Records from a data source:
#####
[config.mk]
export PLATFORM = sky130hd
export DESIGN_NAME = piecewise_linear_lut_interp
export DESIGN_NICKNAME = d
export VERILOG_FILES = /design/src/sv/pli_pkg.sv /design/src/sv/pli_table.sv /design/src/sv/pli_div.sv /design/src/sv/piecewise_linear_lut_interp.sv
export SDC_FILE = /design/constraint.sdc
export NUM_CORES = 2
export LEC_CHECK = 0
export BUFFER_PORTS_ARGS = -buffer_cell sky130_fd_sc_hd__buf_2
export CELL_PAD_IN_SITES_DETAIL_PLACEMENT = 1
export CELL_PAD_IN_SITES_GLOBAL_PLACEMENT = 2
export CORE_AREA = 4 4 507 509
export DETAILED_ROUTE_END_ITERATION = 12
export DIE_AREA = 0 0 511 513
export HOLD_SLACK_MARGIN = 0.08
export PLACE_DENSITY_LB_ADDON = 0.3
export SLEW_MARGIN = 20
export SYNTH_ARGS = -nofsm -noshare
export SYNTH_HDL_FRONTEND = slang
export SYNTH_HIERARCHICAL = 1
export SYNTH_SLANG_ARGS = --single-unit
[constraint.sdc]
create_clock -name clk_i -period 9.1 [get_ports clk_i]
set_input_delay 1.365 -clock clk_i [delete_from_list [all_inputs] [get_ports clk_i]]
set_output_delay 1.365 -clock clk_i [all_outputs]
set_load 0.05 [all_outputs]
[src/sv/pli_pkg.sv]
// Shared types and constants for the piecewise linear interpolation block.
// No dependencies; imported by every other file of the block.
package pli_pkg;

  // Field widths of the beats
  localparam int unsigned PointW = 16;
  localparam int unsigned SlotW  = 6;
  localparam int unsigned CountW = 7;

  // Default table depth
  localparam int unsigned MaxPoints = 64;

  // Divider: 32-bit dividend, 16-bit divisor, 16 quotient bits
  localparam int unsigned ProdW  = 2 * PointW;
  localparam int unsigned DivCntW = $clog2(PointW + 1);

  // Action codes of an input beat
  localparam logic ACT_WRITE  = 1'b0;
  localparam logic ACT_LOOKUP = 1'b1;

  // One breakpoint pair as stored in the table
  typedef struct packed {
    logic [PointW-1:0] in_pt;
    logic [PointW-1:0] out_pt;
  } pli_entry_t;

  // Divider status toward the sequencer
  typedef struct packed {
    logic busy;
    logic done;
  } pli_div_stat_t;

endpackage

[src/sv/pli_table.sv]
// Breakpoint pair memory: one write port, one registered read port.
// Depends on pli_pkg for the entry type.
module pli_table #(
  parameter int unsigned DEPTH = pli_pkg::MaxPoints,
  parameter int unsigned AW    = $clog2(DEPTH)
) (
  input  logic                   clk_i,
  input  logic                   wr_en_i,
  input  logic [AW-1:0]          wr_addr_i,
  input  pli_pkg::pli_entry_t    wr_data_i,
  input  logic [AW-1:0]          rd_addr_i,
  output pli_pkg::pli_entry_t    rd_data_o
);
  import pli_pkg::*;

  pli_entry_t mem_q [DEPTH];
  pli_entry_t rd_data_q;

  // Store a pair on a write beat
  always_ff @(posedge clk_i) begin
    if (wr_en_i) begin
      mem_q[wr_addr_i] <= wr_data_i;
    end
  end

  // Register the read data every cycle
  always_ff @(posedge clk_i) begin
    rd_data_q <= mem_q[rd_addr_i];
  end

  assign rd_data_o = rd_data_q;

endmodule

[src/sv/pli_div.sv]
// Restoring divider, one quotient bit per cycle while busy; start is ignored while busy.
// Depends on pli_pkg. Requires the upper half of the dividend below the divisor.
module pli_div (
  input  logic                          clk_i,
  input  logic                          rst_ni,
  input  logic                          start_i,
  input  logic [pli_pkg::ProdW-1:0]     dividend_i,
  input  logic [pli_pkg::PointW-1:0]    divisor_i,
  output logic [pli_pkg::PointW-1:0]    quotient_o,
  output pli_pkg::pli_div_stat_t        stat_o
);
  import pli_pkg::*;

  logic [PointW-1:0]  rem_q, rem_d;
  logic [PointW-1:0]  quo_q, quo_d;
  logic [PointW-1:0]  dsr_q, dsr_d;
  logic [DivCntW-1:0] cnt_q, cnt_d;
  logic               busy_q, busy_d;
  logic               done_q, done_d;
  logic [PointW:0]    trial;
  logic [PointW:0]    diff;

  // Shift in the next dividend bit and try the subtract
  assign trial = {rem_q, quo_q[PointW-1]};
  assign diff  = trial - {1'b0, dsr_q};

  always_comb begin
    rem_d  = rem_q;
    quo_d  = quo_q;
    dsr_d  = dsr_q;
    cnt_d  = cnt_q;
    busy_d = busy_q;
    done_d = 1'b0;
    if (start_i && !busy_q) begin
      rem_d  = dividend_i[ProdW-1:PointW];
      quo_d  = dividend_i[PointW-1:0];
      dsr_d  = divisor_i;
      cnt_d  = DivCntW'(PointW);
      busy_d = 1'b1;
    end else if (busy_q) begin
      if (!diff[PointW]) begin
        rem_d = diff[PointW-1:0];
        quo_d = {quo_q[PointW-2:0], 1'b1};
      end else begin
        rem_d = trial[PointW-1:0];
        quo_d = {quo_q[PointW-2:0], 1'b0};
      end
      cnt_d = cnt_q - 1'b1;
      if (cnt_q == DivCntW'(1)) begin
        busy_d = 1'b0;
        done_d = 1'b1;
      end
    end
  end

  always_ff @(posedge clk_i or negedge rst_ni) begin
    if (!rst_ni) begin
      busy_q <= 1'b0;
      done_q <= 1'b0;
      cnt_q  <= '0;
    end else begin
      busy_q <= busy_d;
      done_q <= done_d;
      cnt_q  <= cnt_d;
    end
  end

  // Datapath registers need no reset
  always_ff @(posedge clk_i) begin
    rem_q <= rem_d;
    quo_q <= quo_d;
    dsr_q <= dsr_d;
  end

  assign quotient_o  = quo_q;
  assign stat_o.busy = busy_q;
  assign stat_o.done = done_q;

endmodule

[src/sv/piecewise_linear_lut_interp.sv]
// Top level: sequencer, breakpoint memory and divider of the interpolator.
// Depends on pli_pkg, pli_table and pli_div.
//
//  channel | signals                                           | dir
//  --------+---------------------------------------------------+-----
//  in      | in_valid_i/in_ready_o, action, entry_index,       | in
//          | in_point, out_point, sample                       |
//  out     | out_valid_o/out_ready_i, result, no_segment       | out
//  cfg     | cfg_valid_i/cfg_ready_o, points_in_use            | in
//
// A write beat is stored as it is accepted. A lookup scans S segments, S up to
// points_in_use - 1, one memory read per segment; a bracketing segment then goes
// through the multiply and, unless zero wide, the 16-step divider. Clamped lookups skip both.
// Reset is asynchronous, active low; table contents are kept undefined until written.
// A result waits in the output register; the block takes new beats meanwhile and
// stalls only when a second result is ready before the first is taken.
module piecewise_linear_lut_interp #(
  parameter int unsigned MAX_POINTS = pli_pkg::MaxPoints
) (
  input  logic                          clk_i,
  input  logic                          rst_ni,
  input  logic                          in_valid_i,
  output logic                          in_ready_o,
  input  logic                          action_i,
  input  logic [pli_pkg::SlotW-1:0]     entry_index_i,
  input  logic [pli_pkg::PointW-1:0]    in_point_i,
  input  logic [pli_pkg::PointW-1:0]    out_point_i,
  input  logic [pli_pkg::PointW-1:0]    sample_i,
  output logic                          out_valid_o,
  input  logic                          out_ready_i,
  output logic [pli_pkg::PointW-1:0]    result_o,
  output logic                          no_segment_o,
  input  logic                          cfg_valid_i,
  output logic                          cfg_ready_o,
  input  logic [pli_pkg::CountW-1:0]    points_in_use_i
);
  import pli_pkg::*;

  localparam int unsigned AW = $clog2(MAX_POINTS);

  typedef enum logic [2:0] {
    ST_IDLE, ST_FIRST, ST_LAST, ST_SCAN, ST_MUL, ST_DIVS, ST_DIVW, ST_OUT
  } state_e;

  state_e            state_q, state_d;
  logic [PointW-1:0] sample_q, sample_d;
  pli_entry_t        lo_q, lo_d;
  pli_entry_t        hi_q, hi_d;
  logic [AW-1:0]     hi_idx_q, hi_idx_d;
  logic [AW-1:0]     last_idx_q, last_idx_d;
  logic              neg_q, neg_d;
  logic [ProdW-1:0]  prod_q, prod_d;
  logic [PointW-1:0] res_q, res_d;
  logic              nseg_q, nseg_d;
  logic              out_valid_q, out_valid_d;
  logic [PointW-1:0] result_q, result_d;
  logic              no_seg_q, no_seg_d;

  logic              in_acc;
  logic              tbl_wr_en;
  pli_entry_t        tbl_wr_data;
  logic [AW-1:0]     rd_addr;
  pli_entry_t        rd_data;
  logic              div_start;
  logic [PointW-1:0] div_quo;
  pli_div_stat_t     div_st;
  logic [PointW-1:0] seg_width;
  logic [PointW-1:0] dx;
  logic [PointW-1:0] dy_mag;
  logic [31:0]       cnt_ext;

  assign in_ready_o  = (state_q == ST_IDLE);
  assign cfg_ready_o = (state_q == ST_IDLE);
  assign in_acc      = in_valid_i && in_ready_o;

  // Store a pair on a write beat; drop slots beyond the table
  assign tbl_wr_en = in_acc && (action_i == ACT_WRITE) &&
                     (32'(entry_index_i) < 32'(MAX_POINTS));
  assign tbl_wr_data.in_pt  = in_point_i;
  assign tbl_wr_data.out_pt = out_point_i;

  pli_table #(
    .DEPTH (MAX_POINTS),
    .AW    (AW)
  ) u_table (
    .clk_i     (clk_i),
    .wr_en_i   (tbl_wr_en),
    .wr_addr_i (AW'(entry_index_i)),
    .wr_data_i (tbl_wr_data),
    .rd_addr_i (rd_addr),
    .rd_data_o (rd_data)
  );

  pli_div u_div (
    .clk_i      (clk_i),
    .rst_ni     (rst_ni),
    .start_i    (div_start),
    .dividend_i (prod_q),
    .divisor_i  (seg_width),
    .quotient_o (div_quo),
    .stat_o     (div_st)
  );

  // Segment geometry from the bracketing pair
  assign seg_width = hi_q.in_pt - lo_q.in_pt;
  assign dx        = sample_q - lo_q.in_pt;
  assign dy_mag    = (hi_q.out_pt < lo_q.out_pt) ? (lo_q.out_pt - hi_q.out_pt)
                                                 : (hi_q.out_pt - lo_q.out_pt);

  // Clamp the written count to between 2 and the table depth and derive the last index
  always_comb begin
    cnt_ext    = 32'(points_in_use_i);
    if (cnt_ext < 32'd2) begin
      cnt_ext = 32'd2;
    end else if (cnt_ext > 32'(MAX_POINTS)) begin
      cnt_ext = 32'(MAX_POINTS);
    end
    last_idx_d = last_idx_q;
    if (cfg_valid_i && cfg_ready_o) begin
      last_idx_d = AW'(cnt_ext - 32'd1);
    end
  end

  // Sequencer: clamp checks, segment scan, multiply, divide, hand off
  always_comb begin
    state_d     = state_q;
    sample_d    = sample_q;
    lo_d        = lo_q;
    hi_d        = hi_q;
    hi_idx_d    = hi_idx_q;
    neg_d       = neg_q;
    prod_d      = prod_q;
    res_d       = res_q;
    nseg_d      = nseg_q;
    rd_addr     = '0;
    div_start   = 1'b0;
    out_valid_d = out_valid_q && !out_ready_i;
    result_d    = result_q;
    no_seg_d    = no_seg_q;
    case (state_q)
      ST_IDLE: begin
        if (in_acc && (action_i == ACT_LOOKUP)) begin
          sample_d = sample_i;
          state_d  = ST_FIRST;
        end
      end
      ST_FIRST: begin
        if (sample_q <= rd_data.in_pt) begin
          res_d   = rd_data.out_pt;
          nseg_d  = 1'b0;
          state_d = ST_OUT;
        end else begin
          lo_d    = rd_data;
          rd_addr = last_idx_q;
          state_d = ST_LAST;
        end
      end
      ST_LAST: begin
        if (sample_q >= rd_data.in_pt) begin
          res_d   = rd_data.out_pt;
          nseg_d  = 1'b0;
          state_d = ST_OUT;
        end else begin
          rd_addr  = AW'(1);
          hi_idx_d = AW'(1);
          state_d  = ST_SCAN;
        end
      end
      ST_SCAN: begin
        if ((sample_q >= lo_q.in_pt) && (sample_q <= rd_data.in_pt)) begin
          hi_d    = rd_data;
          state_d = ST_MUL;
        end else if (hi_idx_q == last_idx_q) begin
          res_d   = '0;
          nseg_d  = 1'b1;
          state_d = ST_OUT;
        end else begin
          lo_d     = rd_data;
          hi_idx_d = hi_idx_q + 1'b1;
          rd_addr  = hi_idx_q + 1'b1;
        end
      end
      ST_MUL: begin
        nseg_d = 1'b0;
        if (seg_width == '0) begin
          res_d   = lo_q.out_pt;
          state_d = ST_OUT;
        end else begin
          prod_d  = ProdW'(dx) * ProdW'(dy_mag);
          neg_d   = (hi_q.out_pt < lo_q.out_pt);
          state_d = ST_DIVS;
        end
      end
      ST_DIVS: begin
        div_start = 1'b1;
        state_d   = ST_DIVW;
      end
      ST_DIVW: begin
        if (div_st.done) begin
          res_d   = neg_q ? (lo_q.out_pt - div_quo) : (lo_q.out_pt + div_quo);
          state_d = ST_OUT;
        end
      end
      ST_OUT: begin
        if (!out_valid_q || out_ready_i) begin
          out_valid_d = 1'b1;
          result_d    = res_q;
          no_seg_d    = nseg_q;
          state_d     = ST_IDLE;
        end
      end
      default: begin
        state_d = ST_IDLE;
      end
    endcase
  end

  // Hold state, configuration and the output beat
  always_ff @(posedge clk_i or negedge rst_ni) begin
    if (!rst_ni) begin
      state_q     <= ST_IDLE;
      last_idx_q  <= AW'(1);
      out_valid_q <= 1'b0;
    end else begin
      state_q     <= state_d;
      last_idx_q  <= last_idx_d;
      out_valid_q <= out_valid_d;
    end
  end

  // Datapath registers
  always_ff @(posedge clk_i) begin
    sample_q <= sample_d;
    lo_q     <= lo_d;
    hi_q     <= hi_d;
    hi_idx_q <= hi_idx_d;
    neg_q    <= neg_d;
    prod_q   <= prod_d;
    res_q    <= res_d;
    nseg_q   <= nseg_d;
    result_q <= result_d;
    no_seg_q <= no_seg_d;
  end

  assign out_valid_o  = out_valid_q;
  assign result_o     = result_q;
  assign no_segment_o = no_seg_q;

`ifndef NO_ASSERTIONS
  a_lookup_busy: assert property (@(posedge clk_i) disable iff (!rst_ni)
    in_acc && (action_i == ACT_LOOKUP) |=> !in_ready_o)
    else $error("lookup accepted but block still ready");

  a_wr_idle: assert property (@(posedge clk_i) disable iff (!rst_ni)
    tbl_wr_en |-> (state_q == ST_IDLE))
    else $error("table written during a lookup");

  a_div_done: assert property (@(posedge clk_i) disable iff (!rst_ni)
    div_st.done |-> (state_q == ST_DIVW))
    else $error("divider finished outside the wait state");

  a_noseg_zero: assert property (@(posedge clk_i) disable iff (!rst_ni)
    out_valid_o && no_segment_o |-> (result_o == '0))
    else $error("no segment flagged with a nonzero result");

  a_out_load: assert property (@(posedge clk_i) disable iff (!rst_ni)
    (state_q == ST_OUT) && (!out_valid_q || out_ready_i) |=> out_valid_o)
    else $error("finished result not loaded into the output register");
`endif

endmodule
* After elaboration in Yosys (flattened, before gate mapping)
Memories as Yosys holds them, arrays and structs flattened. A register that Yosys moved wholly into a read port is not among the register bits.
Cells that the tools add are included.
** Storage, ports and cells
- Input bits :: 67
- Output and inout bits :: 20
- RAM bits :: 2048
- Register bits :: 218
- Memories :: 1
- Word-level logic and storage cells :: 146
** Memories
- u_table.mem_q :: words 64, width 32, read ports 1, clocked after Yosys merged registers in 1, wr ports 1, RTL line pli_table.sv:16 : pli_entry_t mem_q [DEPTH];
** Operators by class
- Equality and inequality tests :: 21
- Muxes and demuxes :: 57
- Bitwise gates (word level) :: 2
- $lt $le $gt $ge :: 6
- $mul :: 1
- $add $sub $neg :: 10
- Reduce and logical (&&, ||, !) cells :: 27
** Operators by type and width (number)
- 16-bit two-way mux :: 13
- 32-bit two-way mux :: 3
- 16-bit one-hot mux with 5 select lines :: 1
- 16-bit subtractor :: 5
- 32-bit one-hot mux with 2 select lines :: 1
- 6-bit two-way mux :: 8
- 16-bit greater-or-equal comparator :: 2
- 16-bit by 16-bit multiplier with 32-bit output :: 1
- 3-bit one-hot mux with 8 select lines :: 1
- 3-bit two-way mux :: 7
- 2-bit != test (second input constant) :: 9
- 6-bit one-hot mux with 3 select lines :: 1
- 1-bit two-way mux :: 17
- 17-bit by 16-bit subtractor with 17-bit output :: 1
- 16-bit adder :: 1
- 16-bit less-or-equal comparator :: 1
- 16-bit zero test :: 1
- 16-bit < comparator :: 1
- 3-bit == test (second input constant) :: 4
- 6-bit one-hot mux with 2 select lines :: 1
- 4-bit AND reduction :: 3
- 5-bit two-way mux :: 2
- 2-bit AND reduction :: 4
- 7-bit greater-than comparator (second input constant) :: 1
- other kinds (22) :: 35

* Depth between registers and ports, before layout
- Depth after elaboration :: 5
- Mapped depth :: 37
- Depth with buffers taken out :: 33

* Hierarchy
The synthesis kept the hierarchy.
** By module, submodules not included
- pli_table :: seq. area each 62139.6 sq um, instances 1, area an instance 78515.3 sq um, cells an instance 3324
- piecewise_linear_lut_interp :: seq. area each 4845.9 sq um, instances 1, area an instance 19012.0 sq um, cells an instance 2002
- pli_div :: seq. area each 1616.6 sq um, instances 1, area an instance 3166.8 sq um, cells an instance 316

* Least setup slack after synthesis
Ideal clock, no wire load.
- Path type :: flip-flop to flip-flop
- From :: register lo_q[13] (netlist name)
- To :: register prod_q[30] (data pin)
- Path slack :: 1.035 ns
- Clock period less this slack :: 8.065 ns
- Setup time :: 0.258 ns
- Data arrival time :: 7.807 ns
- Cell stages (with the launch flop) :: 35
- Data required time :: 8.842 ns
- Path buffers :: 4
- Path through :: edfxtp_1 > inv_1 > ha_1 > buf_4 > a21o_1 > a22o_1 > o31a_4 > nor2_8 > buf_6 > mux2_2 > a21oi_2 > xnor2_2 > buf_4 > nand2_1 > fa_1 > inv_1 > fa_1 > inv_1 > fa_1 > inv_1 > fa_1 > fa_1 > inv_1 > fa_1 > inv_1 > ha_1 > clkbuf_1 > a21o_1 > o21ai_0 > a21oi_1 > o21bai_1 > a31oi_1 > a311o_1 > a21oi_1 > xnor2_1
** On the way
- Cells in the longest elaborated chain, start to end :: 3
- Elaborated cells on any way between the ends :: 5
- Classes of those cells :: 2 x add/sub; 1 x mul; 1 x order compare; 1 x mux
** RTL lines
- start, declared :: RTL line piecewise_linear_lut_interp.sv:47 : pli_entry_t lo_q, lo_d;
- start signal, assigned :: RTL line piecewise_linear_lut_interp.sv:234 : lo_q <= lo_d;
- 16-bit subtractor, or another cell as far along :: RTL line piecewise_linear_lut_interp.sv:108 : : (hi_q.out_pt - lo_q.out_pt);
- 16-bit two-way mux * :: RTL line piecewise_linear_lut_interp.sv:107 : assign dy_mag = (hi_q.out_pt < lo_q.out_pt) ? (lo_q.out_pt - hi_q.out_pt)
- 16-bit by 16-bit multiplier with 32-bit output * :: RTL line piecewise_linear_lut_interp.sv:189 : prod_d = ProdW'(dx) * ProdW'(dy_mag);
- end signal, assigned :: RTL line piecewise_linear_lut_interp.sv:238 : prod_q <= prod_d;
- end, declared :: RTL line piecewise_linear_lut_interp.sv:52 : logic [ProdW-1:0] prod_q, prod_d;
Every way passes the cells marked *; elsewhere a longest branch is shown, timed or not.
A chain may end at the register's enable or synchronous reset.

* Final worst setup path
- From :: register lo_q[3] (netlist name)
- To :: register prod_q[30] (data pin)
The elaborated chain is that of the path after synthesis.

==> impl_results.md <==
* Residual DRC count at 0
* Setup violators final at 0
* WP buf/inv at 5
* Layout cell share with drive strength beyond 1 at 0.216
* DRT Pass-1 Iters at 5
* Tightest Hold Check Type: flip-flop to flip-flop
* Initial antenna violation count at 18
* Routed Antenna Nets at 0
* Dpl cells at 9074
* Final cycle utilization of the critical path at 0.968
* First-pass GRT wire length at 417 mm
* Area post-placement at 107000 µm²
* Most frequent cells in the layout: 2249 x edfxtp_1, 544 x mux4_2, 366 x inv_1
* Outcome: completed
* Slowest Stage Delay on Critical Path at 0.55 ns
* IO buf count at 86
* Gr ovfl total at 0
* Critical path class: flip-flop to flip-flop
* Initial Util at 0.398
* DIE AREA at 262000 µm²
* Post-route design area at 114000 µm²
* Clock Pin Slew Worst Setup and Hold Paths at 0.06 ns
* Vias in the first global route at 57300
* Synth Area per Inst at 17.8 µm²
* Number of cell rows at 185
* Mapped Area at 101000 µm²
* Worst path slowest cell: fa_1
* Final Hold Viols at 0
* Core region area at 253000 µm²
* RSZ-0062 raised after global routing: yes
* Ys Warns at 6
* Clock period minus worst slack at 8.81 ns
* Later-pin clock latency in the skew report at 0.89 ns
* Met1 Track Usage GR at 0.309
* Largest net degree at the start of global routing at 90
* Fin worst setup slack at 0.292 ns
* Rel. slew slack at 0.268
* Nets@finish at 6431
* Detail Placement HPWL at 179 mm
* CP Capture Type: flip-flop
* # IOs at 87
* DP Worst Slack at 0.0351 ns
* CTS tree: done
* Slew @ Worst Pin at 1.10 ns
* Max_cap viols at 0
* Area Growth Syn to Fin at 13.6%
* Met2 Use GR at 0.357
* CTS Hold Bufs at 0
* Via count at 53900
* Max-slew violation count at 0
* Synth Instances at 5641
* Post-route insts no fill at 9516
* Clock Path Buffers at 3
* Commonest non-fill, non-tap cell in the layout: edfxtp_1
* WL/cell at 30.4 µm
* WL final at 289 mm
* Routability Congestion at 0.873
* Clk_skew at 0.0916 ns
* Most used cell, CP: fa_1
* Worst-path maximum fanout at 15
* Delay-heaviest family, CP: adder cells
* Die Span Y at 513 µm
* # clock sinks at 2298
* Worst setup SP type: flip-flop
* Vias/cell at 5.67
* Mapped Nets at 6126
* CP arrival at 9.45 ns
* CP required at 9.74 ns
* Total GRT Usage at 0.220
* Max H-tree Level at 4
* Layer with the highest usage: met2
* Clk root buf: clkbuf_16
* X dimension of the die at 511 µm
* Total CTS buffers at 235
* GR Util met3 at 0.0459
* DRT iter0 DRCs at 5672
* Fmax achieved at 114 MHz
cell type report:
class / instances / area, µm²
antenna: 6 / 15.0
clock buffer: 285 / 6110
clock inverter: 150 / 1610
fill: 23900 / 139000
inverter: 368 / 1380
multi-input combinational: 2728 / 30100
sequential: 2298 / 68600
tap: 3366 / 4210
timing repair buffer: 315 / 2350
metal layers:
layer / up-vias / share of wire
li1: 22600 / -
met1: 29200 / 0.43
met2: 1779 / 0.48
met3: 331 / 0.073
met4: 6 / 0.019
met5: - / 0.00012
worst reg2reg max path, delay by kind of cell (launching register included):
kind,cells,cell delay [ns]
AO/OA/AOI/OAI,13,2.68
XOR/XNOR,2,0.33
AND/OR/NAND/NOR,2,0.39
multiplexers,1,0.39
buffers and inverters,5,0.42
flip-flops,1,0.43
adder cells (fa/ha/maj),8,3.93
#####
> [WORK ORDER]: Extract the lines above, from the first one through the one containing "localparam int unsigned SlotW", and return only those, unchanged.

> [WRITTEN RESPONSE]:
[config.mk]
export PLATFORM = sky130hd
export DESIGN_NAME = piecewise_linear_lut_interp
export DESIGN_NICKNAME = d
export VERILOG_FILES = /design/src/sv/pli_pkg.sv /design/src/sv/pli_table.sv /design/src/sv/pli_div.sv /design/src/sv/piecewise_linear_lut_interp.sv
export SDC_FILE = /design/constraint.sdc
export NUM_CORES = 2
export LEC_CHECK = 0
export BUFFER_PORTS_ARGS = -buffer_cell sky130_fd_sc_hd__buf_2
export CELL_PAD_IN_SITES_DETAIL_PLACEMENT = 1
export CELL_PAD_IN_SITES_GLOBAL_PLACEMENT = 2
export CORE_AREA = 4 4 507 509
export DETAILED_ROUTE_END_ITERATION = 12
export DIE_AREA = 0 0 511 513
export HOLD_SLACK_MARGIN = 0.08
export PLACE_DENSITY_LB_ADDON = 0.3
export SLEW_MARGIN = 20
export SYNTH_ARGS = -nofsm -noshare
export SYNTH_HDL_FRONTEND = slang
export SYNTH_HIERARCHICAL = 1
export SYNTH_SLANG_ARGS = --single-unit
[constraint.sdc]
create_clock -name clk_i -period 9.1 [get_ports clk_i]
set_input_delay 1.365 -clock clk_i [delete_from_list [all_inputs] [get_ports clk_i]]
set_output_delay 1.365 -clock clk_i [all_outputs]
set_load 0.05 [all_outputs]
[src/sv/pli_pkg.sv]
// Shared types and constants for the piecewise linear interpolation block.
// No dependencies; imported by every other file of the block.
package pli_pkg;

  // Field widths of the beats
  localparam int unsigned PointW = 16;
  localparam int unsigned SlotW  = 6;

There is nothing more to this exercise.